> RECORDS FOR THIS TASK

--- src/rtl/host_chan_intr_sched.sv ---
// Interrupt write scheduler for the host channel.
// Per-vector request tracking (IDLE / PENDING / INFLIGHT + replay), a
// round-robin pick among pending vectors, a single Avalon command register,
// and a response tracker that bounds the number of writes awaiting response.
module host_chan_intr_sched #(
    parameter int NUM_INTR     = 4,
    parameter int MAX_INFLIGHT = 2,
    parameter int ID_W         = (NUM_INTR > 1) ? $clog2(NUM_INTR) : 1
) (
    input  logic                                clk,
    input  logic                                reset_n,
    input  logic [NUM_INTR-1:0]                 intr_req,
    input  logic [NUM_INTR-1:0]                 intr_enable,
    output logic                                wr_write,
    output logic [ID_W-1:0]                     wr_intr_id,
    input  logic                                wr_waitrequest,
    input  logic                                wr_rsp_valid,
    input  logic [ID_W-1:0]                     wr_rsp_id,
    output logic                                busy,
    output logic [$clog2(MAX_INFLIGHT+1)-1:0]   inflight_cnt,
    output logic [15:0]                         issued_cnt,
    output logic                                err_unexpected_rsp
);

    localparam int CNT_W = $clog2(MAX_INFLIGHT + 1);

    typedef enum logic [1:0] {
        V_IDLE     = 2'd0,
        V_PENDING  = 2'd1,
        V_INFLIGHT = 2'd2
    } vstate_t;

    // Next vector index after v, wrapping at NUM_INTR.
    function automatic logic [ID_W-1:0] wrap_inc(input logic [ID_W-1:0] v);
        if (v == ID_W'(NUM_INTR - 1)) begin
            return '0;
        end
        return v + 1'b1;
    endfunction

    // (base + k) mod NUM_INTR for base < NUM_INTR and k < NUM_INTR.
    function automatic logic [ID_W-1:0] wrap_add(input logic [ID_W-1:0] base, input int k);
        logic [ID_W:0] sum;
        sum = {1'b0, base} + (ID_W+1)'(k);
        if (sum >= (ID_W+1)'(NUM_INTR)) begin
            sum = sum - (ID_W+1)'(NUM_INTR);
        end
        return sum[ID_W-1:0];
    endfunction

    logic                  cmd_valid_reg, cmd_valid_next;
    logic [ID_W-1:0]       cmd_id_reg, cmd_id_next;
    logic [ID_W-1:0]       rr_ptr_reg, rr_ptr_next;
    logic [CNT_W-1:0]      inflight_reg, inflight_next;
    logic [15:0]           issued_reg, issued_next;
    logic                  err_reg, err_next;

    logic                  accept;
    logic                  rsp_ok;
    logic                  launch;
    logic                  pick_found;
    logic [ID_W-1:0]       pick_id;
    logic [ID_W-1:0]       rr_eff;
    logic [NUM_INTR-1:0]   pending_vec;
    logic [NUM_INTR-1:0]   inflight_vec;
    logic [NUM_INTR-1:0]   present_hit;
    logic [NUM_INTR-1:0]   accept_hit;
    logic [NUM_INTR-1:0]   rsp_hit;
    logic [NUM_INTR-1:0]   cand;
    logic [2*NUM_INTR-1:0] rot;

    assign accept = cmd_valid_reg && !wr_waitrequest;
    assign rsp_ok = |rsp_hit;

    for (genvar gi = 0; gi < NUM_INTR; gi++) begin : g_vec
        vstate_t st_reg, st_next;
        logic    replay_reg, replay_next;
        logic    req_ok;

        assign req_ok          = intr_req[gi] && intr_enable[gi];
        assign present_hit[gi] = cmd_valid_reg && (cmd_id_reg == ID_W'(gi));
        assign accept_hit[gi]  = present_hit[gi] && !wr_waitrequest;
        // A response only counts for a vector actually awaiting one.
        assign rsp_hit[gi]     = wr_rsp_valid && (wr_rsp_id == ID_W'(gi)) &&
                                 (st_reg == V_INFLIGHT) && (inflight_reg != '0);
        assign pending_vec[gi]  = (st_reg == V_PENDING);
        assign inflight_vec[gi] = (st_reg == V_INFLIGHT);

        // Vector state register.
        always_ff @(posedge clk or negedge reset_n) begin
            if (!reset_n) begin
                st_reg     <= V_IDLE;
                replay_reg <= 1'b0;
            end else begin
                st_reg     <= st_next;
                replay_reg <= replay_next;
            end
        end

        // Vector next-state: coalesce, issue, replay and disable handling.
        always_comb begin
            st_next     = st_reg;
            replay_next = replay_reg;
            case (st_reg)
                V_IDLE: begin
                    if (req_ok) begin
                        st_next = V_PENDING;
                    end
                end
                V_PENDING: begin
                    // A presented command must complete even if disabled.
                    if (accept_hit[gi]) begin
                        st_next = V_INFLIGHT;
                    end else if (!intr_enable[gi] && !present_hit[gi]) begin
                        st_next = V_IDLE;
                    end
                end
                V_INFLIGHT: begin
                    if (rsp_hit[gi]) begin
                        st_next     = ((replay_reg && intr_enable[gi]) || req_ok) ? V_PENDING : V_IDLE;
                        replay_next = 1'b0;
                    end else if (!intr_enable[gi]) begin
                        replay_next = 1'b0;
                    end else if (req_ok) begin
                        replay_next = 1'b1;
                    end
                end
                default: begin
                    st_next     = V_IDLE;
                    replay_next = 1'b0;
                end
            endcase
        end
    end

    // Pending, still-enabled vectors; the one being accepted now is excluded
    // so a back-to-back pick never reissues it.
    assign cand = pending_vec & intr_enable & ~accept_hit;

    // Round-robin start point, already advanced past a command accepted now.
    always_comb begin
        rr_eff = rr_ptr_reg;
        if (accept) begin
            rr_eff = wrap_inc(cmd_id_reg);
        end
    end

    // First candidate at or after rr_eff; scanning downward leaves the lowest offset.
    always_comb begin
        rot        = {cand, cand} >> rr_eff;
        pick_found = 1'b0;
        pick_id    = '0;
        for (int k = NUM_INTR - 1; k >= 0; k--) begin
            if (rot[k]) begin
                pick_found = 1'b1;
                pick_id    = wrap_add(rr_eff, k);
            end
        end
    end

    // Outstanding count after this cycle's acceptance and response.
    always_comb begin
        inflight_next = inflight_reg;
        if (accept && !rsp_ok) begin
            inflight_next = inflight_reg + 1'b1;
        end else if (!accept && rsp_ok) begin
            inflight_next = inflight_reg - 1'b1;
        end
    end

    // Launch only when the new command could be accepted without exceeding the limit.
    assign launch = (!cmd_valid_reg || accept) && pick_found &&
                    (inflight_next < CNT_W'(MAX_INFLIGHT));

    // Command register, pointer, counters and sticky error next values.
    always_comb begin
        cmd_valid_next = cmd_valid_reg;
        cmd_id_next    = cmd_id_reg;
        if (launch) begin
            cmd_valid_next = 1'b1;
            cmd_id_next    = pick_id;
        end else if (accept) begin
            cmd_valid_next = 1'b0;
        end
        rr_ptr_next = rr_eff;
        issued_next = issued_reg + {15'd0, accept};
        err_next    = err_reg || (wr_rsp_valid && !rsp_ok);
    end

    // Shared scheduler state.
    always_ff @(posedge clk or negedge reset_n) begin
        if (!reset_n) begin
            cmd_valid_reg <= 1'b0;
            cmd_id_reg    <= '0;
            rr_ptr_reg    <= '0;
            inflight_reg  <= '0;
            issued_reg    <= '0;
            err_reg       <= 1'b0;
        end else begin
            cmd_valid_reg <= cmd_valid_next;
            cmd_id_reg    <= cmd_id_next;
            rr_ptr_reg    <= rr_ptr_next;
            inflight_reg  <= inflight_next;
            issued_reg    <= issued_next;
            err_reg       <= err_next;
        end
    end

    assign wr_write           = cmd_valid_reg;
    assign wr_intr_id         = cmd_id_reg;
    assign inflight_cnt       = inflight_reg;
    assign issued_cnt         = issued_reg;
    assign err_unexpected_rsp = err_reg;
    assign busy               = |(pending_vec | inflight_vec);

endmodule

> WHAT IS NEEDED
Could you repeat exactly the lines in the listing above from the one with "(inflight_next < CNT_W'(MAX_INFLIGHT));" down to the one with "cmd_valid_next = 1'b1;"? Include both of those lines.

> ANSWER TO THIS TASK
                    (inflight_next < CNT_W'(MAX_INFLIGHT));

    // Command register, pointer, counters and sticky error next values.
    always_comb begin
        cmd_valid_next = cmd_valid_reg;
        cmd_id_next    = cmd_id_reg;
        if (launch) begin
            cmd_valid_next = 1'b1;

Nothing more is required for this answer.